UNIST Improves Remote Detection of Hazardous Radioactive Substances
May 19, 2017 | UNISTEstimated reading time: 1 minute
A recent study, affiliated with UNIST has introduced a method for the remote detection of hazardous radioactive substances. With the help of this newly-developed detection device, the detection of various types of radioactive materials can be done from a remote distance.
In their study, published in the May issue of the prestigious journal, Nature Communications, Professor Eunmi Choi of Natural Science and her team demonstrated a method with higher sensitivity that uses high-power pulsed electromagnetic-waves to detect a radioactive source.
A substance is said to be radioactive if it contains atoms with unstable nuclei and gives out nuclear radiation in the form of alpha particles, beta particles or gamma rays.
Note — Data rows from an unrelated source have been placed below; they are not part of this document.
$ cat src/rtl/link_recovery_seq.sv
module link_recovery_seq
  import lrs_pkg::*;
#(
  parameter int NUM_CH      = 5,
  parameter int CNT_W       = 6,
  parameter int SR_WAIT     = 550,
  parameter int ERR_WINDOW  = 1000,
  parameter int T1_THRESH   = 2,
  parameter int RECENT_HOLD = 2000,
  parameter int STORE_WIN   = 16,
  localparam int CH_W       = (NUM_CH > 1) ? $clog2(NUM_CH) : 1
) (
  input  logic              clk,
  input  logic              rst_n,
  input  logic              link_err,
  input  logic              poison_rx,
  input  logic [CH_W-1:0]   err_ch,
  input  logic [CNT_W-1:0]  outstanding,
  input  logic              init_done,
  input  logic              slow_init_done,
  input  logic              scrub_done,
  input  logic              store_valid,
  output logic              store_ready,
  output logic              store_retire,
  output logic              halt,
  output logic              poison_tx,
  output logic              err_ack,
  output logic              link_pdown,
  output logic              resend,
  output logic              fast_init_req,
  output logic              slow_init_req,
  output logic              scrub_req,
  output logic [CH_W-1:0]   fail_ch,
  output logic [NUM_CH-1:0] degraded_mask,
  output logic              svc_req,
  output logic              fatal,
  output logic [1:0]        tier
);
  lrs_tier_e tier_sel;
  logic      err_evt, err_take, in_run, reinit_done;

  lrs_err_window #(
    .ERR_WINDOW(ERR_WINDOW), .T1_THRESH(T1_THRESH), .RECENT_HOLD(RECENT_HOLD)
  ) u_window (
    .clk(clk), .rst_n(rst_n), .err_take(err_take),
    .reinit_done(reinit_done), .tier_sel(tier_sel)
  );

  lrs_store_guard #(.STORE_WIN(STORE_WIN)) u_store (
    .clk(clk), .rst_n(rst_n), .st_valid(store_valid), .st_ready(store_ready),
    .in_run(in_run), .err_evt(err_evt), .resend(resend),
    .store_retire(store_retire)
  );

  lrs_ctrl #(
    .NUM_CH(NUM_CH), .CH_W(CH_W), .CNT_W(CNT_W), .SR_WAIT(SR_WAIT)
  ) u_ctrl (
    .clk(clk), .rst_n(rst_n), .link_err(link_err), .poison_rx(poison_rx),
    .err_ch(err_ch), .outstanding(outstanding), .init_done(init_done),
    .slow_init_done(slow_init_done), .scrub_done(scrub_done),
    .tier_sel(tier_sel), .err_evt(err_evt), .err_take(err_take),
    .in_run(in_run), .reinit_done(reinit_done), .halt(halt),
    .poison_tx(poison_tx), .err_ack(err_ack), .link_pdown(link_pdown),
    .resend(resend), .fast_init_req(fast_init_req),
    .slow_init_req(slow_init_req), .scrub_req(scrub_req), .fail_ch(fail_ch),
    .degraded_mask(degraded_mask), .svc_req(svc_req), .fatal(fatal),
    .tier(tier)
  );
endmodule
Uranium-235 (U-235) is an isotope of uranium widely used for nuclear power generation and, like all other radioactive isotopes used in medicine, it has been also employed for diagnosis and treatment of diseased organs and tumors. They are essential to mankind, but can have fatal consequences if it is accidentally leaked or used as a weapon.
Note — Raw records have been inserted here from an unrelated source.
===== config.mk =====
export PLATFORM = sky130hd
export DESIGN_NAME = flash_commit_seq
export DESIGN_NICKNAME = d
export VERILOG_FILES = /design/src/rtl/flash_commit_pkg.sv /design/src/rtl/flash_commit_ctrl.sv /design/src/rtl/flash_commit_dpath.sv /design/src/rtl/flash_recover_class.sv /design/src/rtl/flash_commit_seq.sv
export SDC_FILE = /design/constraint.sdc
export NUM_CORES = 1
export LEC_CHECK = 0
export BUFFER_PORTS_ARGS = -buffer_cell sky130_fd_sc_hd__buf_4
export CAP_MARGIN = 10
export CORE_ASPECT_RATIO = 1.4
export CORE_MARGIN = 2
export CORE_UTILIZATION = 47
export CTS_CLUSTER_DIAMETER = 30
export DETAILED_ROUTE_END_ITERATION = 8
export GPL_TIMING_DRIVEN = 0
export PLACE_DENSITY = 0.8
export SETUP_SLACK_MARGIN = 0.15
export SKIP_CTS_REPAIR_TIMING = 1
export SYNTH_ARGS = -nofsm -noshare
export SYNTH_HDL_FRONTEND = slang
export SYNTH_SLANG_ARGS = --single-unit

===== constraint.sdc =====
create_clock -name clk -period 2.2 [get_ports clk]
set_clock_uncertainty 0.1 [all_clocks]
set_input_delay 0.33 -clock clk [delete_from_list [all_inputs] [get_ports clk]]
set_output_delay 0.33 -clock clk [all_outputs]
set_load 0.01 [all_outputs]
<file path="config.mk">
export PLATFORM = sky130hd
export DESIGN_NAME = bank_mapper
export DESIGN_NICKNAME = d
export VERILOG_FILES = /design/src/rtl/bank_mapper_pkg.sv /design/src/rtl/bm_rst_sync.sv /design/src/rtl/bm_ctrl_latch.sv /design/src/rtl/bm_addr_xlate.sv /design/src/rtl/bank_mapper.sv
export SDC_FILE = /design/constraint.sdc
export NUM_CORES = 1
export LEC_CHECK = 0
export BUFFER_PORTS_ARGS = -buffer_cell sky130_fd_sc_hd__buf_2
export CORE_UTILIZATION = 35
export DETAILED_ROUTE_END_ITERATION = 6
export GPL_ROUTABILITY_DRIVEN = 0
export HOLD_SLACK_MARGIN = 0.06
export PLACE_DENSITY_LB_ADDON = 0.1
export RECOVER_POWER = 50
export SYNTH_ARGS = -nofsm -noshare
export SYNTH_HDL_FRONTEND = slang
export SYNTH_SLANG_ARGS = --single-unit
</file>
<file path="constraint.sdc">
create_clock -name clk -period 2.6 [get_ports clk]
set_input_delay 0.52 -clock clk [delete_from_list [all_inputs] [get_ports clk]]
set_output_delay 0.52 -clock clk [all_outputs]
set_load 0.005 [all_outputs]
</file>
$ cat src/rtl/ct_pkg.sv
package ct_pkg;
    localparam int COOKIE_W  = 20;
    localparam int SLOT_W    = 9;   // slot offset inside a secondary page
    localparam int SLOT_LOG  = 3;   // 8-byte slots
    localparam int PT_DW     = 64;  // primary table word width
    localparam int ENTRY_W   = 32;  // compact primary entry width

    typedef enum logic [2:0] {
        ST_IDLE,
        ST_PT_REQ,
        ST_PT_WAIT,
        ST_HOST_REQ,
        ST_HOST_WAIT,
        ST_DONE
    } ct_state_e;
endpackage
Remote detection of radioactive materials is impossible when the measurement location is far from its source. Indeed, a typical radiation detectors, like Geiger-Muller counters have technical limitations in the remote detection of sources. For instance, they can detect 1 milli Curie (mCi) of Cobalt-60 (60Co) at a maximum distance of 3.5 metres, but are inefficient at measuring lower levels of radioactivity or at longer distances.
In the study, Professor Choi and her research team described the experimental demonstration of real-time radioactive material detection using a high-power pulsed millimetre-wave source. They demontrated the detection of 0.5 µg of cobalt-60 from 120 cm away, the maximum distance allowed by the laboratory setup.
“With the existing technologies, remote detection of radioactive materials is impossible when the measurement location is far from the radioactive source,” says Dongsung Kim (Combined M.S./Ph.D. student of Physics), the first author of the study. “The detection sensitivity has been increased to 4,800 times, compared to the conventional theoretical sensitivity, enabling the detection of very small amounts of radiation.”
“Depending on the equipment used, this method could scale to detect radioactivity at distances of at least tens of kilometers and possibly as far as 100 km,” says Professor Choi.
This research has been supported by Basic Science Research Program through the National Research Foundation of Korea (NRF), the Korean Ministry of Education, and the Global Ph.D. Fellowship (GPF).